E47 DNA binding alters the pattern of H3K4 monomethylation. (a) Forced E47 expression in E2A-deficient pre-pro-B cells promotes the establishment of a bimodal distribution of H3K4me1 centered across E2A occupancy. E2A-deficient pre-pro-B cells were transduced with virus carrying the full-length coding DNA sequence of E47 fused to the estrogen receptor domain (E47ER). As a control, cells were transduced with virus expressing the E47 bHLH domain fused to the ER domain (bHLHER). Twenty-one hours post infection, cells were incubated with tamoxifen to induce E47 activity for either one or six hours, harvested, formaldehyde cross-linked, immunoprecipitated with an anti-E2A or anti-H3K4me1 antibody, and analyzed by ChIP-Seq.
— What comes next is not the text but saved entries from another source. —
From an optimization exercise on the open Yosys and OpenROAD flow, aimed at small area and a short achievable clock period; shortcuts taken in it are not production practice. Only simulation tests tie the RTL to the original design; equivalence was not proved.

## flow/design.v (module list and top-level ports; edited modules follow where they fit)
// module sht_norm: 33 lines
// module sht_mulf: 17 lines
// module sht_mulq: 326 lines
// module sht_mulh: 108 lines
// module sht_mul51: 135 lines
// module sht_mulr: 305 lines
// module sht_abs: 48 lines
// module sht_addf: 42 lines
// module sht20_codec: 135 lines
module sht20_codec (
    input  wire        clk,
    input  wire        rst,         
    input  wire        in_valid,
    input  wire [2:0]  op,
    input  wire [7:0]  a,
    input  wire [7:0]  b,
    output reg         out_valid,
    output reg         err,
    output reg  [15:0] raw_masked,
    output reg  [31:0] val0,
    output reg  [31:0] val1,
    output reg  [7:0]  ureg_out,
    output wire        otp_dis,
    output wire        htr_en,
    output wire        eob,
    output reg         res_valid,
    output wire [1:0]  res
);
  // ...
==> flow/run.sh <==
#!/bin/bash
# synth_recipe.tcl (not shown) runs the flow's synth.tcl, then flattens the netlist and writes it again
# the make line also repeats each setting of config.mk as NAME=value (left out here)
make -C /OpenROAD-flow-scripts/flow DESIGN_CONFIG=/design/flow/config.mk WORK_HOME=/design/flow/orfs CLKGATE_MAP_FILE= SYNTH_SCRIPT=/design/flow/synth_recipe.tcl finish
==> flow/config.mk <==
export PLATFORM = sky130hd
export DESIGN_NAME = sht20_codec
export DESIGN_NICKNAME = sht20_codec
export VERILOG_FILES = /design/flow/design.v
export SDC_FILE = /design/flow/constraint.sdc
export NUM_CORES = 4
export LEC_CHECK = 0
export CAP_MARGIN = 20
export CORE_MARGIN = 2
export CORE_UTILIZATION = 40
export CTS_CLUSTER_DIAMETER = 40
export CTS_CLUSTER_SIZE = 10
export SLEW_MARGIN = 20
==> flow/constraint.sdc <==
create_clock -name core_clock -period 60.0 [get_ports {clk}]
set_input_delay 12.0000 -clock core_clock [delete_from_list [all_inputs] [get_ports {clk}]]
set_output_delay 12.0000 -clock core_clock [all_outputs]
set_load 0.01 [all_outputs]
X-axis shows the genomic distance from E2A bound regions. Y-axis shows the individual immunoprecipitated mapped reads (or tags) per base pair. (b) Forced E47 expression in E2A-deficient T cells promotes the establishment of a bimodal distribution of H3K4me1 centered across E2A occupancy. E2A-deficient A12 cells were transduced with virus and analyzed by ChIP-Seq as described above.

Figure 8

Regulatory network that links the activities of an ensemble of transcriptional regulators, signaling components and survival factors in developing B cells into a common pathway. An integrative genome-wide analysis, using Cytoscape software, of protein-DNA binding and changes in transcript levels across E2A-deficient pre-pro-B, EBF1-deficient pre-pro-B and pro-B cells was used to identify transcriptional regulatory targets of E2A and EBF1, as well as genes bound by FOXO1. Resulting 2045 regulatory targets were divided into eight groups based on positive or negative changes in transcript levels in pro-B cells as compared to E2A or EBF1-deficient cells. Arrows represent gene activation whereas barred lines indicate transcriptional repression. Dotted lines represent FOXO1 occupancy. Selected genes from each group either known to play critical roles in B cell commitment or potential novel regulators are enlarged. All other genes are grouped into rings where the size of each ring indicates the relative number of members. Darker colors present loci that show FOXO1 occupancy.